Dover High School is a comprehensive public secondary school located in rural, distant community of Dover, Arkansas, United States. The school educates more than 350 students annually in grades nine through twelve. Dover is one of five public high schools in Pope County and is the sole high school administered by the Dover School District. The first graduating class of six students, all female, completed studies in the spring of 1923.

Academics 
The assumed course of study for students is to complete the Smart Core curriculum developed by the Arkansas Department of Education (ADE), which requires students complete at least 22 units for graduation. Course offerings include regular and Advanced Placement classes and exams with opportunities for college credit via AP exam.
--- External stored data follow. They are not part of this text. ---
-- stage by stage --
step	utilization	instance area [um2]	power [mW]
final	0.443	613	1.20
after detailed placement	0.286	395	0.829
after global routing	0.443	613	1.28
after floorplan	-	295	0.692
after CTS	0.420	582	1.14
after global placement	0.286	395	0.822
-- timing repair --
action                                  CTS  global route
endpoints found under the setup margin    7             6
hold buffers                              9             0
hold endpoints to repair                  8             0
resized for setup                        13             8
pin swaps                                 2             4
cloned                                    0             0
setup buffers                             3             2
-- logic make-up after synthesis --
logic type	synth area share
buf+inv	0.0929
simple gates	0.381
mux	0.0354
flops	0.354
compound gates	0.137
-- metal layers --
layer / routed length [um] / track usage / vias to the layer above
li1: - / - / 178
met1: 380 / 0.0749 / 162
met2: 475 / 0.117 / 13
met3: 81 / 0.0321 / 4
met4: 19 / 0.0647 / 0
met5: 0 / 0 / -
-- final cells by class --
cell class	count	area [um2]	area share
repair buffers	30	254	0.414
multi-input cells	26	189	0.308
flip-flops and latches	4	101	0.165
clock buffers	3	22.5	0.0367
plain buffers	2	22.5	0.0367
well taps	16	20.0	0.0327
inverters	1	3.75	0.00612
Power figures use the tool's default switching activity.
### src/design/amqp_dfr_pkg.sv
// Shared types and constants for the AMQP 0-9-1 frame deframer.
// Used by amqp_dfr_core and amqp_frame_deframer_top; depends on nothing else.
package amqp_dfr_pkg;

    localparam int TDATA_W   = 104;
    localparam int HDR_LAST  = 6;   // index of the final header octet (7 octets)
    localparam int ID_LAST   = 3;   // payload offset of the final method-id octet

    localparam logic [7:0] FRAME_END_OCTET = 8'hCE;
    localparam logic [7:0] TYPE_METHOD     = 8'h01;

    localparam logic [1:0] PH_HEADER  = 2'd0;
    localparam logic [1:0] PH_PAYLOAD = 2'd1;
    localparam logic [1:0] PH_END     = 2'd2;

    localparam logic [1:0] KIND_HEADER  = 2'd0;
    localparam logic [1:0] KIND_METHOD  = 2'd1;
    localparam logic [1:0] KIND_PAYLOAD = 2'd2;
    localparam logic [1:0] KIND_END     = 2'd3;

    localparam logic [1:0] ST_OK        = 2'd0;
    localparam logic [1:0] ST_BAD_END   = 2'd1;
    localparam logic [1:0] ST_SHORT     = 2'd2;

    typedef struct packed {
        logic [1:0]  kind;
        logic [7:0]  frame_type;
        logic [15:0] channel;
        logic [31:0] payload_size;
        logic [15:0] cls_id;
        logic [15:0] mth_id;
        logic [7:0]  payload_octet;
        logic        payload_last;
        logic [1:0]  end_status;
    } result_t;

endpackage
--- src/sv/three_axis_rate_pid_unit_defines.svh ---
// Assertion macros shared by the rate PID unit.
`ifndef THREE_AXIS_RATE_PID_UNIT_DEFINES_SVH
`define THREE_AXIS_RATE_PID_UNIT_DEFINES_SVH

`ifndef SYNTHESIS
// Check a property on every clock edge outside reset.
`define TRPID_ASSERT_NOW(lbl, prop, msg) \
	lbl: assert property (@(posedge clk) disable iff (!arst_n) prop) else $error(msg);
// Check that a condition in one cycle is followed by another in the next.
`define TRPID_ASSERT_NEXT(lbl, ante, cons, msg) \
	lbl: assert property (@(posedge clk) disable iff (!arst_n) (ante) |=> (cons)) \
		else $error(msg);
`else
`define TRPID_ASSERT_NOW(lbl, prop, msg)
`define TRPID_ASSERT_NEXT(lbl, ante, cons, msg)
`endif

`endif

--- src/sv/trpid_pkg.sv ---
// Types, constants and arithmetic helpers of the rate PID unit.
package trpid_pkg;

	// Stick deadband edges in microseconds
	localparam logic [11:0] DEADBAND_HIGH = 12'd1508;
	localparam logic [11:0] DEADBAND_LOW  = 12'd1492;

	// ceil(2^18 / 3): exact reciprocal of three for magnitudes below 2^17
	localparam logic [16:0] RECIP3       = 17'd87382;
	localparam int          RECIP3_SHIFT = 18;

	// Axis codes
	localparam logic [1:0] AXIS_ROLL  = 2'd0;
	localparam logic [1:0] AXIS_PITCH = 2'd1;
	localparam logic [1:0] AXIS_YAW   = 2'd2;

	// Register indexes
	localparam logic [2:0] REG_P_RP    = 3'd0;
	localparam logic [2:0] REG_I_RP    = 3'd1;
	localparam logic [2:0] REG_D_RP    = 3'd2;
	localparam logic [2:0] REG_LIM_RP  = 3'd3;
	localparam logic [2:0] REG_P_YAW   = 3'd4;
	localparam logic [2:0] REG_I_YAW   = 3'd5;
	localparam logic [2:0] REG_D_YAW   = 3'd6;
	localparam logic [2:0] REG_LIM_YAW = 3'd7;

	// Gain and limit set of one axis group
	typedef struct packed {
		logic [15:0] kp;
		logic [15:0] ki;
		logic [15:0] kd;
		logic [14:0] limit;
	} trpid_gains_t;

	typedef struct packed {
		trpid_gains_t rp;
		trpid_gains_t yaw;
	} trpid_cfg_t;

	// Saturated errors of one control period, index is the axis code
	typedef logic [2:0][15:0] trpid_err_vec_t;

	// Head of the error queue as seen by the back end
	typedef struct packed {
		logic           valid;
		trpid_err_vec_t errs;
	} trpid_q_head_t;

	// Q24.12 to Q24.4, round half up
	function automatic logic signed [27:0] round_q12(input logic signed [35:0] x);
		logic signed [35:0] t;
		t = x + 36'sd128;
		return t[35:8];
	endfunction

	// Clamp to plus or minus the limit
	function automatic logic signed [15:0] clamp_sym(input logic signed [27:0] v,
		input logic [14:0] lim);
		logic signed [27:0] hi;
		logic signed [27:0] lo;
		logic signed [27:0] r;
		hi = $signed({13'b0, lim});
		lo = -hi;
		if (v > hi) begin
			r = hi;
		end else if (v < lo) begin
			r = lo;
		end else begin
			r = v;
		end
		return r[15:0];
	endfunction

endpackage

--- src/sv/trpid_in_if.sv ---
// Input channel: sticks, level corrections and measured rates of one period.
interface trpid_in_if;
	logic               valid;
	logic               ready;
	logic [11:0]        roll_stick;
	logic [11:0]        pitch_stick;
	logic [11:0]        yaw_stick;
	logic signed [15:0] roll_level;
	logic signed [15:0] pitch_level;
	logic signed [15:0] roll_rate;
	logic signed [15:0] pitch_rate;
	logic signed [15:0] yaw_rate;

	modport source (
		output valid, roll_stick, pitch_stick, yaw_stick, roll_level, pitch_level,
		output roll_rate, pitch_rate, yaw_rate,
		input  ready
	);
	modport sink (
		input  valid, roll_stick, pitch_stick, yaw_stick, roll_level, pitch_level,
		input  roll_rate, pitch_rate, yaw_rate,
		output ready
	);
endinterface

--- src/sv/trpid_out_if.sv ---
// Output channel: the three clamped PID drives of one period.
interface trpid_out_if;
	logic               valid;
	logic               ready;
	logic signed [15:0] roll_drive;
	logic signed [15:0] pitch_drive;
	logic signed [15:0] yaw_drive;

	modport source (
		output valid, roll_drive, pitch_drive, yaw_drive,
		input  ready
	);
	modport sink (
		input  valid, roll_drive, pitch_drive, yaw_drive,
		output ready
	);
endinterface

--- src/sv/trpid_front.sv ---
// Front end: setpoints from sticks, divide by three, saturated rate errors.
module trpid_front (
	input  logic                      clk,
	input  logic                      arst_n,
	trpid_in_if.sink                  in_ch,
	input  logic                      q_full,
	output logic                      q_push,
	output trpid_pkg::trpid_err_vec_t q_data
);
	import trpid_pkg::*;

	logic                     en_s1;
	logic                     en_s2;
	logic                     v_s1;
	logic                     v_s2;
	logic [2:0][11:0]         stick;
	logic [2:0][15:0]         level;
	logic [2:0][15:0]         rate;
	logic [2:0][16:0]         mag;
	logic [2:0]               neg;
	logic [2:0][16:0]         mag_s1;
	logic [2:0]               neg_s1;
	logic [2:0][15:0]         rate_s1;
	logic [2:0][15:0]         quot_s2;
	logic [2:0]               neg_s2;
	logic [2:0][15:0]         rate_s2;

	// Stall a stage only when its successor cannot take the transfer
	assign en_s2       = !v_s2 || !q_full;
	assign en_s1       = !v_s1 || en_s2;
	assign in_ch.ready = en_s1;
	assign q_push      = v_s2 && !q_full;

	assign stick = {in_ch.yaw_stick, in_ch.pitch_stick, in_ch.roll_stick};
	assign level = {16'd0, in_ch.pitch_level, in_ch.roll_level};
	assign rate  = {in_ch.yaw_rate, in_ch.pitch_rate, in_ch.roll_rate};

	// Deadband offset, level correction and magnitude for the divider
	always_comb begin
		logic signed [16:0] off;
		logic signed [17:0] num;
		for (int a = 0; a < 3; a++) begin
			if (stick[a] > DEADBAND_HIGH) begin
				off = $signed({1'b0, stick[a] - DEADBAND_HIGH, 4'b0});
			end else if (stick[a] < DEADBAND_LOW) begin
				off = $signed({1'b1, stick[a] - DEADBAND_LOW, 4'b0});
			end else begin
				off = '0;
			end
			num    = {off[16], off} - {{2{level[a][15]}}, level[a]};
			neg[a] = num[17];
			mag[a] = num[17] ? 17'(-num) : num[16:0];
		end
	end

	// Stage 1: hold magnitude, sign and measured rate
	always_ff @(posedge clk or negedge arst_n) begin
		if (!arst_n) begin
			v_s1 <= 1'b0;
		end else if (en_s1) begin
			v_s1 <= in_ch.valid;
		end
	end

	always_ff @(posedge clk) begin
		if (en_s1) begin
			mag_s1  <= mag;
			neg_s1  <= neg;
			rate_s1 <= rate;
		end
	end

	// Stage 2: divide by three through the reciprocal
	always_ff @(posedge clk or negedge arst_n) begin
		if (!arst_n) begin
			v_s2 <= 1'b0;
		end else if (en_s2) begin
			v_s2 <= v_s1;
		end
	end

	always_ff @(posedge clk) begin
		logic [33:0] prod;
		if (en_s2) begin
			for (int a = 0; a < 3; a++) begin
				prod        = mag_s1[a] * RECIP3;
				quot_s2[a] <= prod[RECIP3_SHIFT +: 16];
			end
			neg_s2  <= neg_s1;
			rate_s2 <= rate_s1;
		end
	end

	// Error = measured - setpoint, saturated to 16 bits
	always_comb begin
		logic signed [16:0] sp;
		logic signed [17:0] e;
		for (int a = 0; a < 3; a++) begin
			sp = neg_s2[a] ? -$signed({1'b0, quot_s2[a]}) : $signed({1'b0, quot_s2[a]});
			e  = {{2{rate_s2[a][15]}}, rate_s2[a]} - {sp[16], sp};
			if (e > 18'sd32767) begin
				q_data[a] = 16'h7FFF;
			end else if (e < -18'sd32768) begin
				q_data[a] = 16'h8000;
			end else begin
				q_data[a] = e[15:0];
			end
		end
	end

endmodule

--- src/sv/trpid_queue.sv ---
// Two-entry queue of error sets between the front and back ends.
module trpid_queue (
	input  logic                      clk,
	input  logic                      arst_n,
	input  logic                      push,
	input  trpid_pkg::trpid_err_vec_t push_data,
	output logic                      full,
	input  logic                      pop,
	output trpid_pkg::trpid_q_head_t  head
);
	import trpid_pkg::*;

	trpid_err_vec_t entry_q [2];
	logic           wr_ptr_q;
	logic           rd_ptr_q;
	logic [1:0]     count_q;

	assign full       = count_q == 2'd2;
	assign head.valid = count_q != 2'd0;
	assign head.errs  = entry_q[rd_ptr_q];

	// Store pushed sets
	always_ff @(posedge clk) begin
		if (push) begin
			entry_q[wr_ptr_q] <= push_data;
		end
	end

	// Advance pointers and occupancy
	always_ff @(posedge clk or negedge arst_n) begin
		if (!arst_n) begin
			wr_ptr_q <= 1'b0;
			rd_ptr_q <= 1'b0;
			count_q  <= 2'd0;
		end else begin
			if (push) begin
				wr_ptr_q <= !wr_ptr_q;
			end
			if (pop) begin
				rd_ptr_q <= !rd_ptr_q;
			end
			if (push && !pop) begin
				count_q <= count_q + 2'd1;
			end else if (pop && !push) begin
				count_q <= count_q - 2'd1;
			end
		end
	end

endmodule

--- src/sv/trpid_back.sv ---
// Back end: per-axis PID sequencer on one shared multiplier, output register.
module trpid_back (
	input  logic                     clk,
	input  logic                     arst_n,
	input  trpid_pkg::trpid_cfg_t    cfg,
	input  trpid_pkg::trpid_q_head_t head,
	output logic                     q_pop,
	trpid_out_if.source              out_ch
);
	import trpid_pkg::*;
	`include "three_axis_rate_pid_unit_defines.svh"

	// Sequencer steps within one axis
	localparam logic [2:0] STEP_IMUL  = 3'd0;
	localparam logic [2:0] STEP_INTEG = 3'd1;
	localparam logic [2:0] STEP_ACC   = 3'd2;
	localparam logic [2:0] STEP_SUM   = 3'd3;
	localparam logic [2:0] STEP_OUT   = 3'd4;

	logic                busy_q;
	logic [1:0]          axis_q;
	logic [2:0]          step_q;
	trpid_err_vec_t      err_q;
	logic signed [15:0]  integ_q [3];
	logic signed [15:0]  prev_q  [3];
	logic signed [15:0]  res_q   [2];
	logic signed [33:0]  prod_q;
	logic signed [35:0]  acc_q;
	logic                out_v_q;
	logic signed [15:0]  drive_q [3];

	trpid_gains_t        g;
	logic signed [15:0]  err;
	logic signed [16:0]  derr;
	logic signed [16:0]  mul_a;
	logic [15:0]         mul_g;
	logic signed [33:0]  prod;
	logic signed [15:0]  integ_new;
	logic signed [15:0]  res;
	logic                out_free;
	logic                last_axis;
	logic                finish;

	assign g         = (axis_q == AXIS_YAW) ? cfg.yaw : cfg.rp;
	assign err       = err_q[axis_q];
	assign derr      = {err[15], err} - {prev_q[axis_q][15], prev_q[axis_q]};
	assign out_free  = !out_v_q || out_ch.ready;
	assign last_axis = axis_q == AXIS_YAW;
	assign finish    = busy_q && step_q == STEP_OUT && last_axis && out_free;
	assign q_pop     = head.valid && !busy_q;

	// Shared multiplier: gain times error or error difference
	always_comb begin
		mul_a = {err[15], err};
		mul_g = g.ki;
		unique case (step_q)
			STEP_IMUL: begin
				mul_g = g.ki;
			end
			STEP_INTEG: begin
				mul_g = g.kp;
			end
			STEP_ACC: begin
				mul_a = derr;
				mul_g = g.kd;
			end
			default: begin
				mul_g = g.ki;
			end
		endcase
	end

	assign prod = mul_a * $signed({1'b0, mul_g});

	assign integ_new = clamp_sym(
		28'(integ_q[axis_q]) + round_q12({{2{prod_q[33]}}, prod_q}), g.limit);
	assign res = clamp_sym(round_q12(acc_q), g.limit);

	// Sequencer control
	always_ff @(posedge clk or negedge arst_n) begin
		if (!arst_n) begin
			busy_q <= 1'b0;
			axis_q <= AXIS_ROLL;
			step_q <= STEP_IMUL;
		end else if (!busy_q) begin
			if (head.valid) begin
				busy_q <= 1'b1;
				axis_q <= AXIS_ROLL;
				step_q <= STEP_IMUL;
			end
		end else begin
			unique case (step_q)
				STEP_OUT: begin
					if (!last_axis) begin
						axis_q <= axis_q + 2'd1;
						step_q <= STEP_IMUL;
					end else if (out_free) begin
						busy_q <= 1'b0;
						step_q <= STEP_IMUL;
					end
				end
				STEP_IMUL, STEP_INTEG, STEP_ACC, STEP_SUM: begin
					step_q <= step_q + 3'd1;
				end
				default: begin
					step_q <= STEP_IMUL;
				end
			endcase
		end
	end

	// Controller state: integrators and previous errors
	always_ff @(posedge clk or negedge arst_n) begin
		if (!arst_n) begin
			for (int a = 0; a < 3; a++) begin
				integ_q[a] <= '0;
				prev_q[a]  <= '0;
			end
		end else if (busy_q) begin
			if (step_q == STEP_INTEG) begin
				integ_q[axis_q] <= integ_new;
			end
			if (step_q == STEP_OUT && (!last_axis || out_free)) begin
				prev_q[axis_q] <= err;
			end
		end
	end

	// Datapath registers
	always_ff @(posedge clk) begin
		if (q_pop) begin
			err_q <= head.errs;
		end
		if (busy_q) begin
			prod_q <= prod;
			unique case (step_q)
				STEP_ACC: begin
					acc_q <= {{2{prod_q[33]}}, prod_q}
						+ {{12{integ_q[axis_q][15]}}, integ_q[axis_q], 8'b0};
				end
				STEP_SUM: begin
					acc_q <= acc_q + {{2{prod_q[33]}}, prod_q};
				end
				STEP_OUT: begin
					if (!last_axis) begin
						res_q[axis_q[0]] <= res;
					end
				end
				default: begin
					acc_q <= acc_q;
				end
			endcase
		end
		if (finish) begin
			drive_q[AXIS_ROLL]  <= res_q[0];
			drive_q[AXIS_PITCH] <= res_q[1];
			drive_q[AXIS_YAW]   <= res;
		end
	end

	// Output register: hold until the transfer completes
	always_ff @(posedge clk or negedge arst_n) begin
		if (!arst_n) begin
			out_v_q <= 1'b0;
		end else if (finish) begin
			out_v_q <= 1'b1;
		end else if (out_ch.ready) begin
			out_v_q <= 1'b0;
		end
	end

	assign out_ch.valid       = out_v_q;
	assign out_ch.roll_drive  = drive_q[AXIS_ROLL];
	assign out_ch.pitch_drive = drive_q[AXIS_PITCH];
	assign out_ch.yaw_drive   = drive_q[AXIS_YAW];

	`TRPID_ASSERT_NEXT(a_pop_starts_roll, q_pop, busy_q && axis_q == AXIS_ROLL && step_q == STEP_IMUL, "pop did not start a roll pass")
	`TRPID_ASSERT_NOW(a_seq_range, busy_q |-> (step_q <= STEP_OUT && axis_q <= AXIS_YAW), "sequencer left its range")
	`TRPID_ASSERT_NOW(a_result_from_yaw, $rose(out_v_q) |-> $past(busy_q && last_axis && step_q == STEP_OUT), "result shown without a finished yaw pass")
	`TRPID_ASSERT_NEXT(a_finish_frees, finish, !busy_q && out_v_q, "finish did not free the sequencer")

endmodule

--- src/sv/three_axis_rate_pid_unit.sv ---
// Top level of the three-axis rate PID unit: configuration registers and wiring.
//
// One input transfer carries a control period's sticks, level corrections and
// measured rates; one output transfer carries the three clamped drives. The front
// end (two register stages) turns sticks into setpoints, divides by three with a
// reciprocal multiply and forms saturated errors, then hands them through a
// two-entry queue. The back end runs one shared 17x17 multiplier through five steps
// per axis, roll, pitch then yaw, and takes the next error set from the queue only
// once it is idle again, so it starts a new item only after the last one is finished;
// input transfers are taken every cycle until the front stages and the queue are full.
// A finished result waits in an output register while the next item is already in
// work. Write configuration with cfg_we high only while no item is in flight, as the
// back end reads the gains directly; registers take the low bits of cfg_data.
module three_axis_rate_pid_unit (
	input  logic        clk,
	input  logic        arst_n,
	trpid_in_if.sink    in_ch,
	trpid_out_if.source out_ch,
	input  logic        cfg_we,
	input  logic [2:0]  cfg_index,
	input  logic [15:0] cfg_data
);
	import trpid_pkg::*;

	trpid_cfg_t     cfg_q;
	logic           q_full;
	logic           q_push;
	trpid_err_vec_t q_data;
	logic           q_pop;
	trpid_q_head_t  q_head;

	// Configuration registers
	always_ff @(posedge clk or negedge arst_n) begin
		if (!arst_n) begin
			cfg_q.rp.kp     <= 16'd333;
			cfg_q.rp.ki     <= 16'd10;
			cfg_q.rp.kd     <= 16'd4608;
			cfg_q.rp.limit  <= 15'd6400;
			cfg_q.yaw.kp    <= 16'd1024;
			cfg_q.yaw.ki    <= 16'd5;
			cfg_q.yaw.kd    <= 16'd0;
			cfg_q.yaw.limit <= 15'd6400;
		end else if (cfg_we) begin
			unique case (cfg_index)
				REG_P_RP:    cfg_q.rp.kp     <= cfg_data;
				REG_I_RP:    cfg_q.rp.ki     <= cfg_data;
				REG_D_RP:    cfg_q.rp.kd     <= cfg_data;
				REG_LIM_RP:  cfg_q.rp.limit  <= cfg_data[14:0];
				REG_P_YAW:   cfg_q.yaw.kp    <= cfg_data;
				REG_I_YAW:   cfg_q.yaw.ki    <= cfg_data;
				REG_D_YAW:   cfg_q.yaw.kd    <= cfg_data;
				REG_LIM_YAW: cfg_q.yaw.limit <= cfg_data[14:0];
				default:     cfg_q           <= cfg_q;
			endcase
		end
	end

	trpid_front u_front (
		.clk    (clk),
		.arst_n (arst_n),
		.in_ch  (in_ch),
		.q_full (q_full),
		.q_push (q_push),
		.q_data (q_data)
	);

	trpid_queue u_queue (
		.clk       (clk),
		.arst_n    (arst_n),
		.push      (q_push),
		.push_data (q_data),
		.full      (q_full),
		.pop       (q_pop),
		.head      (q_head)
	);

	trpid_back u_back (
		.clk    (clk),
		.arst_n (arst_n),
		.cfg    (cfg_q),
		.head   (q_head),
		.q_pop  (q_pop),
		.out_ch (out_ch)
	);

endmodule
--- src/flat_wrapper.sv ---
// flat-port wrapper written by rule: the top's interface ports become plain ports
module three_axis_rate_pid_unit_flat import trpid_pkg::*;
  (clk, arst_n, cfg_we, cfg_index, cfg_data, in_ch_valid, in_ch_roll_stick, in_ch_pitch_stick, in_ch_yaw_stick, in_ch_roll_level, in_ch_pitch_level, in_ch_roll_rate, in_ch_pitch_rate, in_ch_yaw_rate, in_ch_ready, out_ch_valid, out_ch_roll_drive, out_ch_pitch_drive, out_ch_yaw_drive, out_ch_ready);
  trpid_in_if in_ch_i ();
  trpid_out_if out_ch_i ();
  input  logic clk;
  input  logic arst_n;
  input  logic cfg_we;
  input  logic [2:0] cfg_index;
  input  logic [15:0] cfg_data;
  input wire logic [$bits(in_ch_i.valid)-1:0] in_ch_valid;
  input wire logic [$bits(in_ch_i.roll_stick)-1:0] in_ch_roll_stick;
  input wire logic [$bits(in_ch_i.pitch_stick)-1:0] in_ch_pitch_stick;
  input wire logic [$bits(in_ch_i.yaw_stick)-1:0] in_ch_yaw_stick;
  input wire logic [$bits(in_ch_i.roll_level)-1:0] in_ch_roll_level;
  input wire logic [$bits(in_ch_i.pitch_level)-1:0] in_ch_pitch_level;
  input wire logic [$bits(in_ch_i.roll_rate)-1:0] in_ch_roll_rate;
  input wire logic [$bits(in_ch_i.pitch_rate)-1:0] in_ch_pitch_rate;
  input wire logic [$bits(in_ch_i.yaw_rate)-1:0] in_ch_yaw_rate;
  output wire logic [$bits(in_ch_i.ready)-1:0] in_ch_ready;
  output wire logic [$bits(out_ch_i.valid)-1:0] out_ch_valid;
  output wire logic [$bits(out_ch_i.roll_drive)-1:0] out_ch_roll_drive;
  output wire logic [$bits(out_ch_i.pitch_drive)-1:0] out_ch_pitch_drive;
  output wire logic [$bits(out_ch_i.yaw_drive)-1:0] out_ch_yaw_drive;
  input wire logic [$bits(out_ch_i.ready)-1:0] out_ch_ready;
  assign in_ch_i.valid = in_ch_valid;
  assign in_ch_i.roll_stick = in_ch_roll_stick;
  assign in_ch_i.pitch_stick = in_ch_pitch_stick;
  assign in_ch_i.yaw_stick = in_ch_yaw_stick;
  assign in_ch_i.roll_level = in_ch_roll_level;
  assign in_ch_i.pitch_level = in_ch_pitch_level;
  assign in_ch_i.roll_rate = in_ch_roll_rate;
  assign in_ch_i.pitch_rate = in_ch_pitch_rate;
  assign in_ch_i.yaw_rate = in_ch_yaw_rate;
  assign in_ch_ready = in_ch_i.ready;
  assign out_ch_valid = out_ch_i.valid;
  assign out_ch_roll_drive = out_ch_i.roll_drive;
  assign out_ch_pitch_drive = out_ch_i.pitch_drive;
  assign out_ch_yaw_drive = out_ch_i.yaw_drive;
  assign out_ch_i.ready = out_ch_ready;
  three_axis_rate_pid_unit u_core (.clk(clk), .arst_n(arst_n), .in_ch(in_ch_i), .out_ch(out_ch_i), .cfg_we(cfg_we), .cfg_index(cfg_index), .cfg_data(cfg_data));
endmodule
--- config.mk ---
export PLATFORM = sky130hd
export DESIGN_NAME = three_axis_rate_pid_unit_flat
export DESIGN_NICKNAME = d
export VERILOG_FILES = /design/src/sv/trpid_pkg.sv /design/src/sv/trpid_in_if.sv /design/src/sv/trpid_out_if.sv /design/src/sv/trpid_front.sv /design/src/sv/trpid_queue.sv /design/src/sv/trpid_back.sv /design/src/sv/three_axis_rate_pid_unit.sv /design/src/flat_wrapper.sv
export VERILOG_INCLUDE_DIRS = /design/src /design/src/sv
export SDC_FILE = /design/constraint.sdc
export NUM_CORES = 2
export LEC_CHECK = 0
export BUFFER_PORTS_ARGS = -buffer_cell sky130_fd_sc_hd__buf_4
export CORE_MARGIN = 2
export CORE_UTILIZATION = 44
export CTS_CLUSTER_SIZE = 14
export DETAILED_ROUTE_END_ITERATION = 7
export HOLD_SLACK_MARGIN = 0.02
export MAX_ROUTING_LAYER = met4
export PLACE_DENSITY = 0.66
export SLEW_MARGIN = 20
export SYNTH_ARGS = -nofsm -noshare
export SYNTH_HDL_FRONTEND = slang
export SYNTH_SLANG_ARGS = --single-unit
--- constraint.sdc ---
create_clock -name clk -period 22.3 [get_ports clk]
set_input_delay 4.46 -clock clk [delete_from_list [all_inputs] [get_ports clk]]
set_output_delay 4.46 -clock clk [all_outputs]
set_load 0.02 [all_outputs]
The school is accredited by the ADE.

Fine Arts
Students may participate in various musical and performing arts including: band (e.g., concert band, jazz band, marching band), choir (e.g., a Concert Choir, Madrigals, Ladies Ensemble, and Barbershop Quartet) and theater (e.g., competitive speech, drama, stagecraft). Students may participate in Art Club. Both the Dover Senior High Band and Choir programs have been the recipient of various statewide awards. Most recently, the Dover Senior High Choirs were recognized as State Champions at the 2013 Arkansas Choral Performance Assessment under the direction of Mrs. Carrie Taylor. The Dover Midnight Brigade (marching band) has been hailed the "Pride of Pope County."

Athletics 
The Dover High School mascot is the Pirate with corresponding references to the Jolly Roger flag and with the school colors of black and white.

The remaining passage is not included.